Pharmaceutical care is the direct, responsible provision 
of medication-related care for the purpose of achieving definite outcomes that improve a patient’s quality of life.

Definition
Hepler and Linda Strand's definition is the most well-known definition for pharmaceutical care, coming from their article ‘Opportunities and responsibilities in pharmaceutical care’ from 1990. This was a landmark paper because it marked the start of the international movement to make pharmaceutical care more visible, and get the term and the type of care implemented in hospital and community pharmacy practice.
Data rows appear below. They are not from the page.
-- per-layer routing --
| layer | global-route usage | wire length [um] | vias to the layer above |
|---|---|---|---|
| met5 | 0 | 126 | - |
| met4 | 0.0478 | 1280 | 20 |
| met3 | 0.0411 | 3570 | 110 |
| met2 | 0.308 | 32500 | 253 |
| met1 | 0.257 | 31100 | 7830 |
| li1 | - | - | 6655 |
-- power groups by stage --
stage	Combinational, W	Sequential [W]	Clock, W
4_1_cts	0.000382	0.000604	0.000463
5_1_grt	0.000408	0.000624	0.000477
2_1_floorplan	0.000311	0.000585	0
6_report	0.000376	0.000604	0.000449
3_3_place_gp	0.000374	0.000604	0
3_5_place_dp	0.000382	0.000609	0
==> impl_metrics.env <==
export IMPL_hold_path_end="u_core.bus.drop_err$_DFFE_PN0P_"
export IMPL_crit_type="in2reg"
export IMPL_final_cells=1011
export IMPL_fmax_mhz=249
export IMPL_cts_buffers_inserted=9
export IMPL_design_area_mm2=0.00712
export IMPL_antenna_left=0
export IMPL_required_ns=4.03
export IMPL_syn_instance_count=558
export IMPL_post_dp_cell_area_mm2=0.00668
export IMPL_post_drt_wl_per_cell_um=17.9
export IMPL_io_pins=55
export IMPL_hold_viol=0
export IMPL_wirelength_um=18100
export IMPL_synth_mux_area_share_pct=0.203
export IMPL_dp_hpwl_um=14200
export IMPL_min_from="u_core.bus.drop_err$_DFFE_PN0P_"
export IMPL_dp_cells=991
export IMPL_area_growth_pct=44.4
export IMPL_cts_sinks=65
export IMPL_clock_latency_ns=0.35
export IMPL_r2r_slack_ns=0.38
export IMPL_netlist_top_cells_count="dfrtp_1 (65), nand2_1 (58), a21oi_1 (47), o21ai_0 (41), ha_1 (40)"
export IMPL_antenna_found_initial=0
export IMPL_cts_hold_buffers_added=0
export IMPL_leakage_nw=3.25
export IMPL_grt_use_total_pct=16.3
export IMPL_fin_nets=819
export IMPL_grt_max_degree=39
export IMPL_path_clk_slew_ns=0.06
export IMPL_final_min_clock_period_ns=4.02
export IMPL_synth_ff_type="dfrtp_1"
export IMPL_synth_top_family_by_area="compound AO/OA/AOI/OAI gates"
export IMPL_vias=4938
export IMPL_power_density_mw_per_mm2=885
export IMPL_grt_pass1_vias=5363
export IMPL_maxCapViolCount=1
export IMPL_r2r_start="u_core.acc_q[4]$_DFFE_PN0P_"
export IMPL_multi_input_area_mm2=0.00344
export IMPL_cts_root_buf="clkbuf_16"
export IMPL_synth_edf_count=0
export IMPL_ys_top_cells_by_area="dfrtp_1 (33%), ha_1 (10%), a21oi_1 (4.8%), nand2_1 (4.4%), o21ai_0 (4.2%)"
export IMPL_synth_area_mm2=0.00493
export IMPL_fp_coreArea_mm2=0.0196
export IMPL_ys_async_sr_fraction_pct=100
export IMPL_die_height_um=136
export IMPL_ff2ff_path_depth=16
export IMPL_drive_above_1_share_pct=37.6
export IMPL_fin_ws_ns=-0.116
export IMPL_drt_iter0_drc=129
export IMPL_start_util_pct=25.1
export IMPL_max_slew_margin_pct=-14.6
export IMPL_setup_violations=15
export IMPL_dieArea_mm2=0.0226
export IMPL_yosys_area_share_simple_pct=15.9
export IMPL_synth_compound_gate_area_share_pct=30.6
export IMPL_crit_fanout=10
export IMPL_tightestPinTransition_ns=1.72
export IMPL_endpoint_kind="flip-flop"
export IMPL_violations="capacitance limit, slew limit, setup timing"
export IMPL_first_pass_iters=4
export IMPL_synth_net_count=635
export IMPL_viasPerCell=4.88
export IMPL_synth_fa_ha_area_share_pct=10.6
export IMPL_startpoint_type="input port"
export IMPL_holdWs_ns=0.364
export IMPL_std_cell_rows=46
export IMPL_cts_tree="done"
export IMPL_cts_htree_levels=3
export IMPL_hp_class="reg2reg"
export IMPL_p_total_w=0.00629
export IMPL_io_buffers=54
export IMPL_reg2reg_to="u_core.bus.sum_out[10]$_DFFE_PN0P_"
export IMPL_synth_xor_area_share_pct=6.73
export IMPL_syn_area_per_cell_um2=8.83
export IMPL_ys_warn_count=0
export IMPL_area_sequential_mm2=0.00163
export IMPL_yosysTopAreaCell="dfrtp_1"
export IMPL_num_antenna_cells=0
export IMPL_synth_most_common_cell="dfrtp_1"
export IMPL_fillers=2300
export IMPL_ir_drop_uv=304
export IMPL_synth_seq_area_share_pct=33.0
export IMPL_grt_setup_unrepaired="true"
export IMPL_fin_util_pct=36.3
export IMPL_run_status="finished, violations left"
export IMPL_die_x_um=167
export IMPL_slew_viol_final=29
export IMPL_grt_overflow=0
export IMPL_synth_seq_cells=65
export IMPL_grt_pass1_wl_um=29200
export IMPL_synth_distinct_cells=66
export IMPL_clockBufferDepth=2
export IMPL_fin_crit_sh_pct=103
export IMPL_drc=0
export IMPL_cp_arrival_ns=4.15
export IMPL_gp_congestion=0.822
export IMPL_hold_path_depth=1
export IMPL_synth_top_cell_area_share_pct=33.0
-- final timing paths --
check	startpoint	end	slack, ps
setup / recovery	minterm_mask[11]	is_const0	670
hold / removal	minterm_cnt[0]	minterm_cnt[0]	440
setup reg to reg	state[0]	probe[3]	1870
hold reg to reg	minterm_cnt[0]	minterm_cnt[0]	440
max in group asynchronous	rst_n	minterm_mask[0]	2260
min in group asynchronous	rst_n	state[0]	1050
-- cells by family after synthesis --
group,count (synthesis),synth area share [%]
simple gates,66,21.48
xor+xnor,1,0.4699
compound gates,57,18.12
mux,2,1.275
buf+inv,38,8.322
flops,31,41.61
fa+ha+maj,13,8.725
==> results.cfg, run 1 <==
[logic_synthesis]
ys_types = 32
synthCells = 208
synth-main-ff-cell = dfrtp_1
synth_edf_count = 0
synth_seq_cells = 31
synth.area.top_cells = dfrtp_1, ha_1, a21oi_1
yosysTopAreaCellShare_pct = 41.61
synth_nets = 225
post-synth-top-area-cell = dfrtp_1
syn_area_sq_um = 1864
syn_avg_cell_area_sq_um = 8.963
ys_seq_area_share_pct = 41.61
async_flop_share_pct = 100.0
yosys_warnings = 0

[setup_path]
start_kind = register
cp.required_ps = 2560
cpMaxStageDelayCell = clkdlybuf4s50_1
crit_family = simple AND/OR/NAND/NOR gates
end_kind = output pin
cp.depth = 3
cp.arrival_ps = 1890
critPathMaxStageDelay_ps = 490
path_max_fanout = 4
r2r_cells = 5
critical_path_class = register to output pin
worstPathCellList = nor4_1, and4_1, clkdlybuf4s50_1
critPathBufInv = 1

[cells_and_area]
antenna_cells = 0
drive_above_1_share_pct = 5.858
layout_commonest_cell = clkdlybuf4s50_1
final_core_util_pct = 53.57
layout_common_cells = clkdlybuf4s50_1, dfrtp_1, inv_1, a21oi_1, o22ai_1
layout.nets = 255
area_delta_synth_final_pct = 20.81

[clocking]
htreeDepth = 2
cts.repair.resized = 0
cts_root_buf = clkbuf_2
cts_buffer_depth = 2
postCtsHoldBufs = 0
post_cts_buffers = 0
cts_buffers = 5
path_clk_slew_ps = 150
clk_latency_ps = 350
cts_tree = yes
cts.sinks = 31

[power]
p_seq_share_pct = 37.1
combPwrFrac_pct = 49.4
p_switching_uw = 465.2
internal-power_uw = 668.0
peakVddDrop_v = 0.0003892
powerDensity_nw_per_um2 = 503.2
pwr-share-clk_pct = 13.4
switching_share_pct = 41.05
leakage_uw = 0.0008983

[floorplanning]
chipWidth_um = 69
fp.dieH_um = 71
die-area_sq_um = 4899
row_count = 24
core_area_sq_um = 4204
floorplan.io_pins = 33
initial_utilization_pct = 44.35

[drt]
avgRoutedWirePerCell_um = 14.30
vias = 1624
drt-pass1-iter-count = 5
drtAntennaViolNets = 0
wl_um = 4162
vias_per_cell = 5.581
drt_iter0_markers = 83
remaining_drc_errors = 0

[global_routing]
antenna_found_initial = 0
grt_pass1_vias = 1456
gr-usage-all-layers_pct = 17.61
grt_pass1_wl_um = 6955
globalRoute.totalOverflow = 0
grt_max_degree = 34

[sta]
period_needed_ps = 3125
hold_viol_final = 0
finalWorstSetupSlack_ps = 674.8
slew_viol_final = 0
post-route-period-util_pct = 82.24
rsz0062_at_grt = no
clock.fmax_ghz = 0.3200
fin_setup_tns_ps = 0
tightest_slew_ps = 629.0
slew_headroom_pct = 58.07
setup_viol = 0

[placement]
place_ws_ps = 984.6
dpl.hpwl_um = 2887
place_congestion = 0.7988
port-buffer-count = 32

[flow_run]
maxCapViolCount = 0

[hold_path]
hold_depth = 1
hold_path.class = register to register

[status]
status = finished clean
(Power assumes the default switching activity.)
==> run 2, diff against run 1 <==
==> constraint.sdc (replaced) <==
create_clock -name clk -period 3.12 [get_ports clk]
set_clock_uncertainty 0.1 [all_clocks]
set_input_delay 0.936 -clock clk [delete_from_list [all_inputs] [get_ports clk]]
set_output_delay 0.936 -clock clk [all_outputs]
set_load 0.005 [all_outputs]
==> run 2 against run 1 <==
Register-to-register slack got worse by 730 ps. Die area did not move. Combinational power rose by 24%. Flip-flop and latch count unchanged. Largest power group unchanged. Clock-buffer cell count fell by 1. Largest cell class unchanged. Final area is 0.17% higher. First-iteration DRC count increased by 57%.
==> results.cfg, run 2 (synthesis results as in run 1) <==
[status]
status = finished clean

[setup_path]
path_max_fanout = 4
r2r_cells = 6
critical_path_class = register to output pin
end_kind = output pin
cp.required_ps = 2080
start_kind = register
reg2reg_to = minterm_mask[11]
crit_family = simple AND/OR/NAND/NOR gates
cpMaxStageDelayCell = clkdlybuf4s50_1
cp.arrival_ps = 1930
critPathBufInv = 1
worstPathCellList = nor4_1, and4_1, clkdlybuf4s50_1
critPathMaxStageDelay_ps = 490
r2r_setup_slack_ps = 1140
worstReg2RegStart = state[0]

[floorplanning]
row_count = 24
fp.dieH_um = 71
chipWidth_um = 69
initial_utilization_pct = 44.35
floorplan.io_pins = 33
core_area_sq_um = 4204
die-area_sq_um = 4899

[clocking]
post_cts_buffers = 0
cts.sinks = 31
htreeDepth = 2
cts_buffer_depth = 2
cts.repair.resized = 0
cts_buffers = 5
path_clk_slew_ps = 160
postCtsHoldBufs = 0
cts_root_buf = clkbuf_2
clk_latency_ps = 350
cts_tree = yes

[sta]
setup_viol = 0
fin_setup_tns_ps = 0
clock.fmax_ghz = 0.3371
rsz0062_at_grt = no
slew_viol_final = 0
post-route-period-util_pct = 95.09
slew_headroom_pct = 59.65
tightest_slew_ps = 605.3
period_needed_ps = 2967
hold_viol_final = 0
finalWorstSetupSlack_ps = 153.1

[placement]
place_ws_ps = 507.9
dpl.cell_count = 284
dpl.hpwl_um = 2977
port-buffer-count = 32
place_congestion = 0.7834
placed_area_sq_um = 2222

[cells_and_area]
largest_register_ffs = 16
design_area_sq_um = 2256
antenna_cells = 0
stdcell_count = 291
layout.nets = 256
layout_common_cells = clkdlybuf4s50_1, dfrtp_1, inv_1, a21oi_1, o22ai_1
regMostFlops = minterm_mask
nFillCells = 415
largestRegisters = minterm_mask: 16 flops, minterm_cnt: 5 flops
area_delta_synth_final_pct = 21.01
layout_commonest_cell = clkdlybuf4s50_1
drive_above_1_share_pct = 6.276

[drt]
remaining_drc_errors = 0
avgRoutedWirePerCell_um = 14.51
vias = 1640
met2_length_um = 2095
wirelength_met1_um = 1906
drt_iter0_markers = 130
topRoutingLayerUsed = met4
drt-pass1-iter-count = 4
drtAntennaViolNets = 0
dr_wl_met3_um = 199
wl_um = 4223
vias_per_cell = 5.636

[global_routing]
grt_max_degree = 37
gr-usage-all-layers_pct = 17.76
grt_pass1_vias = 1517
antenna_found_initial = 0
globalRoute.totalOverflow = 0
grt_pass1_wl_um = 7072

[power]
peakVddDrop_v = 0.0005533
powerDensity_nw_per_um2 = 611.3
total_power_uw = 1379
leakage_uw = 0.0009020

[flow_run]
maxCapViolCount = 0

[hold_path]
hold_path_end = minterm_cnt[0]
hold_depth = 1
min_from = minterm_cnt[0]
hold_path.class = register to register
## config.mk

```make
export PLATFORM = sky130hd
export DESIGN_NAME = and16_flat
export DESIGN_NICKNAME = d
export VERILOG_FILES = /design/src/rtl/and16_pkg.sv /design/src/rtl/and16_if.sv /design/src/rtl/and16_and1_slice.sv /design/src/rtl/and16.sv /design/src/flat_wrapper.sv
export SDC_FILE = /design/constraint.sdc
export NUM_CORES = 1
export LEC_CHECK = 0
export CAP_MARGIN = 20
export CORE_UTILIZATION = 24
export DETAILED_ROUTE_END_ITERATION = 7
export PLACE_DENSITY_LB_ADDON = 0.05
export SLEW_MARGIN = 20
export SYNTH_ARGS = -nofsm -noshare
export SYNTH_HDL_FRONTEND = slang
export SYNTH_SLANG_ARGS = --single-unit
```

## constraint.sdc

```tcl
create_clock -name vclk -period 1.8
set_input_delay 0.18 -clock vclk [all_inputs]
set_output_delay 0.18 -clock vclk [all_outputs]
set_load 0.01 [all_outputs]
```
## src/rtl/stream_mux_pkg.sv

```systemverilog
// Shared types and constants for the two-input stream multiplexer.
package stream_mux_pkg;

    localparam int DATA_W_DEFAULT = 8;

    typedef enum logic {
        SRC0 = 1'b0,
        SRC1 = 1'b1
    } src_e;

    typedef enum logic [1:0] {
        UNLOCKED = 2'd0,
        LOCK0    = 2'd1,
        LOCK1    = 2'd2
    } lock_state_e;

    function automatic src_e other_src(input src_e s);
        return (s == SRC0) ? SRC1 : SRC0;
    endfunction

endpackage

```

## src/rtl/stream_mux_2to1_reg_slice.sv

```systemverilog
// Single-entry output register for a valid/ready stream; slot_free says a new beat may load this cycle.
module stream_reg_slice #(
    parameter int PAYLOAD_W = 9
) (
    input  logic                 clk,
    input  logic                 rst_n,
    input  logic                 load,
    input  logic [PAYLOAD_W-1:0] load_payload,
    input  logic                 out_ready,
    output logic                 slot_free,
    output logic                 out_valid,
    output logic [PAYLOAD_W-1:0] out_payload
);

    // The held beat leaves when out_ready is high, so a load in the same cycle replaces it without a bubble.
    assign slot_free = ~out_valid | out_ready;

    // Beat register: load wins over drain; callers only load while slot_free is high.
    always_ff @(posedge clk or negedge rst_n) begin
        if (!rst_n) begin
            out_valid   <= 1'b0;
            out_payload <= {PAYLOAD_W{1'b0}};
        end else if (load) begin
            out_valid   <= 1'b1;
            out_payload <= load_payload;
        end else if (out_ready) begin
            out_valid   <= 1'b0;
        end
    end

endmodule

```

## src/rtl/stream_mux_2to1.sv

```systemverilog
// Round-robin 2:1 stream merge with a registered output tagged by source index.
// Optional packet locking (in*_last / out_last ports) is built when STREAM_MUX_LOCK_EN is defined.
module stream_mux_2to1
    import stream_mux_pkg::*;
#(
    parameter int DATA_W = DATA_W_DEFAULT
) (
    input  logic              clk,
    input  logic              rst_n,
    input  logic              in0_valid,
    output logic              in0_ready,
    input  logic [DATA_W-1:0] in0_data,
    input  logic              in1_valid,
    output logic              in1_ready,
    input  logic [DATA_W-1:0] in1_data,
    output logic              out_valid,
    input  logic              out_ready,
    output logic [DATA_W-1:0] out_data,
    output logic              out_sel
`ifdef STREAM_MUX_LOCK_EN
    ,
    input  logic              in0_last,
    input  logic              in1_last,
    output logic              out_last
`endif
);

`ifdef STREAM_MUX_LOCK_EN
    localparam int PAYLOAD_W = DATA_W + 2;
    lock_state_e lock_r;
    logic        acc_last_s;
`else
    localparam int PAYLOAD_W = DATA_W + 1;
`endif

    logic                 slot_free_s;
    logic                 grant0_s;
    logic                 grant1_s;
    logic                 accept_s;
    src_e                 prio_r;
    src_e                 served_s;
    logic [DATA_W-1:0]    acc_data_s;
    logic [PAYLOAD_W-1:0] load_payload_s;
    logic [PAYLOAD_W-1:0] out_payload_s;

    // Arbitration: a held lock pins the grant, otherwise a lone requester wins and ties go to prio.
    always_comb begin
        grant0_s = 1'b0;
        grant1_s = 1'b0;
        if (!rst_n) begin
            grant0_s = 1'b0;
            grant1_s = 1'b0;
        end
`ifdef STREAM_MUX_LOCK_EN
        else if (lock_r == LOCK0) begin
            grant0_s = in0_valid;
        end else if (lock_r == LOCK1) begin
            grant1_s = in1_valid;
        end
`endif
        else if (in0_valid && in1_valid) begin
            grant0_s = (prio_r == SRC0);
            grant1_s = (prio_r == SRC1);
        end else begin
            grant0_s = in0_valid;
            grant1_s = in1_valid;
        end
    end

    assign in0_ready  = grant0_s & slot_free_s;
    assign in1_ready  = grant1_s & slot_free_s;
    assign accept_s   = in0_ready | in1_ready;
    assign served_s   = in1_ready ? SRC1 : SRC0;
    assign acc_data_s = in1_ready ? in1_data : in0_data;

`ifdef STREAM_MUX_LOCK_EN
    assign acc_last_s     = in1_ready ? in1_last : in0_last;
    assign load_payload_s = {acc_last_s, served_s, acc_data_s};
    assign out_last       = out_payload_s[DATA_W+1];
`else
    assign load_payload_s = {served_s, acc_data_s};
`endif

    stream_reg_slice #(
        .PAYLOAD_W (PAYLOAD_W)
    ) u_slice (
        .clk          (clk),
        .rst_n        (rst_n),
        .load         (accept_s),
        .load_payload (load_payload_s),
        .out_ready    (out_ready),
        .slot_free    (slot_free_s),
        .out_valid    (out_valid),
        .out_payload  (out_payload_s)
    );

    assign out_data = out_payload_s[DATA_W-1:0];
    assign out_sel  = out_payload_s[DATA_W];

    // Priority pointer (and packet lock) advance only on accepted beats.
    always_ff @(posedge clk or negedge rst_n) begin
        if (!rst_n) begin
            prio_r <= SRC0;
`ifdef STREAM_MUX_LOCK_EN
            lock_r <= UNLOCKED;
`endif
        end else if (accept_s) begin
`ifdef STREAM_MUX_LOCK_EN
            if (acc_last_s) begin
                prio_r <= other_src(served_s);
                lock_r <= UNLOCKED;
            end else begin
                lock_r <= (served_s == SRC1) ? LOCK1 : LOCK0;
            end
`else
            prio_r <= other_src(served_s);
`endif
        end
    end

endmodule

```

## config.mk

```make
export PLATFORM = sky130hd
export DESIGN_NAME = stream_mux_2to1
export DESIGN_NICKNAME = d
export VERILOG_FILES = /design/src/rtl/stream_mux_pkg.sv /design/src/rtl/stream_mux_2to1_reg_slice.sv /design/src/rtl/stream_mux_2to1.sv
export SDC_FILE = /design/constraint.sdc
export NUM_CORES = 1
export LEC_CHECK = 0
export BUFFER_PORTS_ARGS = -buffer_cell sky130_fd_sc_hd__buf_2
export CAP_MARGIN = 15
export CELL_PAD_IN_SITES_DETAIL_PLACEMENT = 0
export CELL_PAD_IN_SITES_GLOBAL_PLACEMENT = 1
export CORE_MARGIN = 2
export CORE_UTILIZATION = 34
export DETAILED_ROUTE_END_ITERATION = 16
export MAX_ROUTING_LAYER = met4
export PLACE_DENSITY = 0.93
export SETUP_SLACK_MARGIN = 0.4
export SYNTH_ARGS = -nofsm -noshare
export SYNTH_HDL_FRONTEND = slang
export SYNTH_SLANG_ARGS = --single-unit
export TNS_END_PERCENT = 100
```

## constraint.sdc

```tcl
create_clock -name clk -period 4.6 [get_ports clk]
set_clock_uncertainty 0.2 [all_clocks]
set_input_delay 0.23 -clock clk [delete_from_list [all_inputs] [get_ports clk]]
set_output_delay 0.23 -clock clk [all_outputs]
set_load 0.05 [all_outputs]
```

==> summary.txt, run 1 <==
Outcome
  • Status: finished clean

Synth
  • EDFF count, synth: 0
  • Avg Inst Size Synth: 9.292 sq um
  • #FFs+latches synth: 11
  • Ranking of synthesized cells by area: dfrtp_1 (39%), a31oi_1 (14%), o41ai_1 (10%)
  • Cell taking the most area after synthesis: dfrtp_1
  • Count leader, synth: a31oi_1
  • Yosys cell types: 23
  • Mapped cell area: 696.9 sq um
  • Synth warnings: 0
  • Top-area cell type share of the netlist area: 39.50%
  • Post-Syn Instances: 75
  • Synth async-reset ratio: 100.0%
  • Post-Syn Nets: 96
  • Ys flop type: dfrtp_1
  • Sequential area share after synthesis: 39.50%
  • Most common library cells after synthesis: a31oi_1 (16), dfrtp_1 (11), nand2_1 (9), o41ai_1 (8), or4_1 (8)

Layout
  • Diode count: 0
  • Layout cells sized above 1: 37.86%
  • Finished Core Util: 44.33%
  • Number of nets in the layout: 125
  • Layout area overhead: 23.52%

Critical path
  • Crit end category: output pin
  • CP Class: in2out
  • WP data required: 4.17 ns
  • WP data arrival: 2.07 ns
  • Setup crit start kind: input pin
  • Crit-path leading delay family: buffers and inverters
  • Cell repeated most along the worst path: buf_2
  • CP max FO: 22
  • Slowest stage cell, crit path: dlygate4sd3_1
  • CP Cell Sequence: dlygate4sd3_1, buf_2, inv_2, nor4_2, buf_2
  • CP bufs+invs: 4
  • CP max stage delay: 0.52 ns

Timing
  • Fmax: 400.1 MHz
  • Worst rel slew slack: 30.10%
  • Worst Tran Pin Value: 1.046 ns
  • Setup ws final: 2.101 ns
  • Tmin final: 2.499 ns
  • RSZ-0062 raised after global routing: false
  • Final setup TNS: 0 ns
  • Fin. max-slew vios: 0
  • Finish-stage setup viols: 0
  • Period utilization: 54.33%
  • Endpoints failing hold: 0

Power and ir drop
  • Comb power frac: 43.2%
  • Switching power: 0.0001555 W
  • Pwr/cell area: 399.5 nW/um^2
  • Int Pwr: 0.0001884 W
  • Clock power frac: 19.6%
  • Leakage Power: 0.3829 nW
  • Seq pwr share: 37.2%
  • Sw frac: 45.22%
  • Peak VDD IR: 0.1624 mV

Drt
  • Final wirelength: 1766 um
  • Via Count: 724
  • Drt first-iter violations: 34
  • Final ANT Viol Nets: 0
  • 1st-pass router iterations: 4
  • Routed wire per std cell: 13.58 um
  • # DRC: 0
  • Vias/cell: 5.569

Placed design
  • Place WS: 2.638 ns
  • Gp weighted congestion: 0.8233
  • I/O Buffers: 32
  • Hpwl dp: 1231 um

Floorplanning
  • Row cnt: 16
  • Boundary Pins: 33
  • Die span in x: 49.28 um
  • Core area: 1942 sq um
  • Die Y: 49.28 um
  • Initial Util: 35.89%
  • Full die area: 2428 sq um

Global routing
  • GRT overflow: 0
  • Largest net degree at the start of global routing: 23
  • Overall Global Routing Usage: 16.09%
  • Initial antenna violation count: 0
  • First-pass GRT wire length: 3008 um
  • Number of global-route vias before repair: 663

Clock network
  • CTS Buf Count: 3
  • Clock Tree Buf Depth: 2
  • CTS tree: yes
  • Latest clock arrival within the worst-skew pair: 0.26 ns
  • H-tree Lvls: 1
  • Clock slew at reported path FFs: 0.07 ns
  • Clock root buffer: clkbuf_4
  • CTS resizes: 0
  • Number of clock sinks: 11

Hold path
  • Hold Crit Class: in2reg

Run
  • Maxcap violations: 0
During the following years both authors worked to make the concept applicable in practice

Another definition reads:  Pharmaceutical care is the direct or indirect responsible provision of drug therapy for the purpose of achieving the elimination or reduction of a patient's symptoms; arresting or slowing of a disease process; or preventing a disease.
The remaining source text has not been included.